Jason had been working alongside SuperRare to help them identify artists for their marketplace. Amongst them was 18-year-old Robbie Barrat. Together, Jason and SuperRare agreed that Robbie should be the first-ever artist to upload his work onto the platform. Nude Portrait #1 was uploaded on April 5, 2018.
Robbie’s art intrinsically harnessed the power of machine-learning algorithms to create new results. The first series of works he created for SuperRare consisted of seven nude portraits. Perhaps we could distribute one of those? Nude Portrait #7 was to be the one.
But Robbie didn’t feel comfortable distributing an edition of 300 of the same artwork. Nude Portraits one through six were unique artworks, and making such a large edition for Nude Portrait #7 felt off. So a different idea emerged: the work would be split into 300 separate layers, which, when all overlaid, would create the final portrait. Each of the layers was created into a single NFT (edition 1/1) and distributed to the attendees.
Giving away digital works in a physical environment required one extra step: we needed to make sure that people could claim their artworks with the minimum possible effort. The solution was to create plastic “gift cards” and insert them in each goodie-bag for our attendees to take home.
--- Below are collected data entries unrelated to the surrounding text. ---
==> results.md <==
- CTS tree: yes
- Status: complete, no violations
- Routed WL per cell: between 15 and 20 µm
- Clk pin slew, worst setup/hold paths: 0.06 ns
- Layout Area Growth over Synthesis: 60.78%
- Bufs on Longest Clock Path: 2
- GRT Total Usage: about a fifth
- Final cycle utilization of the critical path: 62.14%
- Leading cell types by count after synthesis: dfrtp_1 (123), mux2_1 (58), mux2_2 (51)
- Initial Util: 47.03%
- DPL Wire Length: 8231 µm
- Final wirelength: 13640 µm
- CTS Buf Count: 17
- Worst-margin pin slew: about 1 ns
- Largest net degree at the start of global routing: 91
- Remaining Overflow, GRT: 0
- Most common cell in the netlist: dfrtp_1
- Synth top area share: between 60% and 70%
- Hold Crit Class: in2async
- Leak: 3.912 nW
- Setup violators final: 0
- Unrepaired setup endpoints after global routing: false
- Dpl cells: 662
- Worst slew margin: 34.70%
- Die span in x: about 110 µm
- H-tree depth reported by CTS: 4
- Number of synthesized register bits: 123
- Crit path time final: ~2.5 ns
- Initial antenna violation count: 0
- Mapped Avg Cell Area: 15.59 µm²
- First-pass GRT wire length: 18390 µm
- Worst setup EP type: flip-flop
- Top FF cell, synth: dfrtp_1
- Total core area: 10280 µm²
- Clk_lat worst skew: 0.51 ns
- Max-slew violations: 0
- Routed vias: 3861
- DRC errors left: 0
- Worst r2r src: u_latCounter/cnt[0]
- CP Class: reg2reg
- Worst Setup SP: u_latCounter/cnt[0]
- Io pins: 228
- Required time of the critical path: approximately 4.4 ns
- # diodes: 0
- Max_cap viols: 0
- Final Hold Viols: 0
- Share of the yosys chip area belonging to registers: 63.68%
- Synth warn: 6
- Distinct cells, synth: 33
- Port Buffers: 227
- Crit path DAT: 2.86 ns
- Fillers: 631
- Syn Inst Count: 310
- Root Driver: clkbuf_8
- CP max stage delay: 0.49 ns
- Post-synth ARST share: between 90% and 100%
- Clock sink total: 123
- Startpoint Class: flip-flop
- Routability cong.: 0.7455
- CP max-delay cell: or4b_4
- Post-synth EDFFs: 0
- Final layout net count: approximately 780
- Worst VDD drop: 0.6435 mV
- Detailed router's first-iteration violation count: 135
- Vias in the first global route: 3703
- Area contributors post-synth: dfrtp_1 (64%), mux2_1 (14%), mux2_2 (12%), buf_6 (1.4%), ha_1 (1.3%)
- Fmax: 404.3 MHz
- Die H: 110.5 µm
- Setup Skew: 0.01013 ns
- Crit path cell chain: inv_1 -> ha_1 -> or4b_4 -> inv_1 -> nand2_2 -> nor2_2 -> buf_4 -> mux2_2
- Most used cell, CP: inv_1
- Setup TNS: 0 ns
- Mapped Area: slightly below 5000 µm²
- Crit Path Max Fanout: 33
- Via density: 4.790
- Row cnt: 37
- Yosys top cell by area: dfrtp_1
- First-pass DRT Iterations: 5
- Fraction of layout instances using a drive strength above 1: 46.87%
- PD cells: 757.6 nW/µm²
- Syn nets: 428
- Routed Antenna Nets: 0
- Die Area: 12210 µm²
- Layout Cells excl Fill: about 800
`config.mk`:
```
export PLATFORM = sky130hd
export DESIGN_NAME = irq_timer_ctrl
export DESIGN_NICKNAME = d
export VERILOG_FILES = /design/src/rtl/irq_timer_pkg.sv /design/src/rtl/irq_timer.sv /design/src/rtl/irq_timer_ctrl.sv
export SDC_FILE = /design/constraint.sdc
export NUM_CORES = 1
export LEC_CHECK = 0
export ABC_AREA = 1
export BUFFER_PORTS_ARGS = -buffer_cell sky130_fd_sc_hd__buf_2
export CAP_MARGIN = 15
export CORE_ASPECT_RATIO = 1.4
export CORE_MARGIN = 5
export CORE_UTILIZATION = 24
export DETAILED_ROUTE_END_ITERATION = 8
export GPL_TIMING_DRIVEN = 0
export PLACE_DENSITY = 0.52
export SYNTH_ARGS = -nofsm -noshare
export SYNTH_HDL_FRONTEND = slang
export SYNTH_SLANG_ARGS = --single-unit
```
`constraint.sdc`:
```
create_clock -name i_clk -period 1.5 [get_ports i_clk]
set_input_delay 0.225 -clock i_clk [delete_from_list [all_inputs] [get_ports i_clk]]
set_output_delay 0.225 -clock i_clk [all_outputs]
set_load 0.05 [all_outputs]
```
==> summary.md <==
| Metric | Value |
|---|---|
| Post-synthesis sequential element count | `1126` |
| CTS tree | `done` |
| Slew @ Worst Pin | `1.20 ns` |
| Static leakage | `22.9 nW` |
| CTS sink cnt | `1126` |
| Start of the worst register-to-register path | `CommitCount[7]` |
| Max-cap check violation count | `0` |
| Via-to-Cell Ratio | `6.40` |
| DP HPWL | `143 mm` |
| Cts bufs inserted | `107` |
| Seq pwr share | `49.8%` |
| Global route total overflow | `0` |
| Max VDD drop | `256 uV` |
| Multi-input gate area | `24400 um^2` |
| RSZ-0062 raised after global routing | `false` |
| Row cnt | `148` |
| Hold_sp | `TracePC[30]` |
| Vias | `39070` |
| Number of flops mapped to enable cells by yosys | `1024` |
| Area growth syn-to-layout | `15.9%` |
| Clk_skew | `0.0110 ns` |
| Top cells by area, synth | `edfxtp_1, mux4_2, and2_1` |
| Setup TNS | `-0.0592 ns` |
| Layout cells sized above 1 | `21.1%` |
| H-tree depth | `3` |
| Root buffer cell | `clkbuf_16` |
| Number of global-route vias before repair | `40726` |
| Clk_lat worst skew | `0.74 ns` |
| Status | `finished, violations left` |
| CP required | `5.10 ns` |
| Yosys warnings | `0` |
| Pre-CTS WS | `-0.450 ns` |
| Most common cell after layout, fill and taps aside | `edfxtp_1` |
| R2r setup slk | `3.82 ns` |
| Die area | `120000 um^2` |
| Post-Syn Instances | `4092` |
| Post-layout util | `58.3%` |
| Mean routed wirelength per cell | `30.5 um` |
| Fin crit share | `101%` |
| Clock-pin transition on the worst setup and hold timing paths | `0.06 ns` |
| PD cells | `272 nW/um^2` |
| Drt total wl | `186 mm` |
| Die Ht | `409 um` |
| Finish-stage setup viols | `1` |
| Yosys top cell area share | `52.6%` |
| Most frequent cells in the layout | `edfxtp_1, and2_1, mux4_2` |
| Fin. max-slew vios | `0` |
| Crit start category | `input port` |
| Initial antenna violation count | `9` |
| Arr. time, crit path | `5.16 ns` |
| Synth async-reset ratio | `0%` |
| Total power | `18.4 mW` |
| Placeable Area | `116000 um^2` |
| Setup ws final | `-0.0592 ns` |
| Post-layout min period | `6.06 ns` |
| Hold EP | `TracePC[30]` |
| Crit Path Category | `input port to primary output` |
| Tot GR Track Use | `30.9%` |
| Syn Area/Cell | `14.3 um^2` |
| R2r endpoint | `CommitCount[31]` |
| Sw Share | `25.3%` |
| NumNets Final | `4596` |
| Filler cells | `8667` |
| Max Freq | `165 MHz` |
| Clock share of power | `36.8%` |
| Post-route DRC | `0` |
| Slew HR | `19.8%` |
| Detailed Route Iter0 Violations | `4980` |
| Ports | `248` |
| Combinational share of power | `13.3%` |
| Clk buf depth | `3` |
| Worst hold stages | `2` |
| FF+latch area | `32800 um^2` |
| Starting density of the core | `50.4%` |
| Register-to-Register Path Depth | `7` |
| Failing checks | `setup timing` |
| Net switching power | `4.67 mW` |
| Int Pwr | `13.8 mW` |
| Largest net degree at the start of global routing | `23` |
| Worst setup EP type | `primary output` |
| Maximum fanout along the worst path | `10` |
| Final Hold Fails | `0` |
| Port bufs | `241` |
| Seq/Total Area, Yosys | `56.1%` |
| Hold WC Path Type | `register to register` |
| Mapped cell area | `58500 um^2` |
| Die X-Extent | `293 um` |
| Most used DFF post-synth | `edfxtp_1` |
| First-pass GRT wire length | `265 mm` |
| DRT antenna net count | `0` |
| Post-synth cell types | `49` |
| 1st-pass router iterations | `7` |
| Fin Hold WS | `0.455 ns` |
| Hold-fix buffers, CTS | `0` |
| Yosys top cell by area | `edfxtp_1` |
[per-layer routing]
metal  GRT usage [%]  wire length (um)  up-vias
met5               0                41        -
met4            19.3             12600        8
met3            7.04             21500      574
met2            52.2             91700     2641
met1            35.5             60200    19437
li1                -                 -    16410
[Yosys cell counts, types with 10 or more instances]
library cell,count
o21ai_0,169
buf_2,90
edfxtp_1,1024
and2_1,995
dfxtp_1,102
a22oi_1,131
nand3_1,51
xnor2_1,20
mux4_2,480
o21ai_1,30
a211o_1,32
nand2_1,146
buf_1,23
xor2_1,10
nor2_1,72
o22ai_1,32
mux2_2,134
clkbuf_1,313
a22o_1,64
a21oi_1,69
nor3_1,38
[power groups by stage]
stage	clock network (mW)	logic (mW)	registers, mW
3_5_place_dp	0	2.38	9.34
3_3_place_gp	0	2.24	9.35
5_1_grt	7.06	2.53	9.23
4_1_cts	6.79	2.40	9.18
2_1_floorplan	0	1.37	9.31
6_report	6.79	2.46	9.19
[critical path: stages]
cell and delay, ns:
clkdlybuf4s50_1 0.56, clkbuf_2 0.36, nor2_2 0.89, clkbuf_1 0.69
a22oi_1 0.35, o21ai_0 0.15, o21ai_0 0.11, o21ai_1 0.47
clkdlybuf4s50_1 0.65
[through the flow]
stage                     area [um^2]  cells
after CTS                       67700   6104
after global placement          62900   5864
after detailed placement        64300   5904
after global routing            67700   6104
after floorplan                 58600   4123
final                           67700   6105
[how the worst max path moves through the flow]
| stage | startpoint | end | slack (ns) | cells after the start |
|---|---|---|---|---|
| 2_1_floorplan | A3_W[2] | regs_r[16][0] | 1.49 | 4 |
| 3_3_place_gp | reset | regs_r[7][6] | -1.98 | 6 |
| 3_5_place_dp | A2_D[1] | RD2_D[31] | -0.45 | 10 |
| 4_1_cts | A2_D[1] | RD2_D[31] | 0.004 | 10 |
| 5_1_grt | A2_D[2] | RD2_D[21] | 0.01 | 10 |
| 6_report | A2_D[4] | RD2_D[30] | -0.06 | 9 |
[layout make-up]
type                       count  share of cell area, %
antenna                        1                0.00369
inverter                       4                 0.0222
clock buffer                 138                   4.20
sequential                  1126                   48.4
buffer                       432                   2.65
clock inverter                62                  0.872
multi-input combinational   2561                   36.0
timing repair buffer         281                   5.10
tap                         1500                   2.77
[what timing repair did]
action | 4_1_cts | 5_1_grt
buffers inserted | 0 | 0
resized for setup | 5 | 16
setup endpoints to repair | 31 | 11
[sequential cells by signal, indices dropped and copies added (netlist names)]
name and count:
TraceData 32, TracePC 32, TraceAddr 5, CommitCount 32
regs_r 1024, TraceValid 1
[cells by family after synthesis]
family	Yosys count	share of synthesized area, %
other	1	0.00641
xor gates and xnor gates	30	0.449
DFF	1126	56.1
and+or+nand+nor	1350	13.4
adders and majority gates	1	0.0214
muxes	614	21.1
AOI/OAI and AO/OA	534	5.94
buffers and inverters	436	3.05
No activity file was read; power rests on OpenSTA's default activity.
Each gift card contained two codes: a crypto-wallet’s public key (think of this as a username) and a private key (think of this as a password) that would need to be scratched off to be revealed. Similar to a lottery ticket, all someone would need to do was enter their public and private keys online, and they would be the proud new owners of a Robbie Barrat NFT.
With everything in place, all that was left to do was announce what had been concocted and urge people to claim their artworks. At one point during a panel discussion that Jason was moderating, he announced the gifts. “Don’t throw away your card,” Jason told attendees.”If you don’t want it, give it to me. I might even give you money for it.”
Only 12 people out of around 300 claimed their free NFTs, and no one took Jason up on his offer.
Now, almost three years later, the NFT market has grown enormously and even peeked into the mainstream.
Robbie Barrat has continued to create artworks. He is now exhibiting in a show at L’Avant Galerie Vossen in Paris as well as in the crypto-art exhibition that my company, AndArt Agency, helped put together at UCCA Beijing, which opens at the end of the month.
From a monetary value perspective, Robbie has sold numerous works for more than $100,000, and one of the 12 claimed NFTs was resold last year for $13,736. There are others on the market for significantly more.
Zack Yanger, who originally wrote about this topic last year in a blog post on the SuperRare website, very aptly named the unclaimed artworks the “Lost Robbies.” As news of the NFT market has proliferated, people have gone back to search for the gift cards that we placed in their goodie bags. So far, Jason Bailey says he knows of four people who found their cards (although none of the four have claimed them online as of yet).
So what happens to the “Lost Robbies”? Unless the gift cards are found, these artworks can never be claimed. They are lost in an “internet museum”—accessible for all to view, but for no one to own. Perhaps this is an apt idea during this “NFT gold-rush.” If you remove all monetary value from the art, can it still retain its importance?
Elliot Safra is a partner at AndArt Agency, a creative agency focused on unleashing synergies between global brands and the art world. He started his NFT art collection in 2018.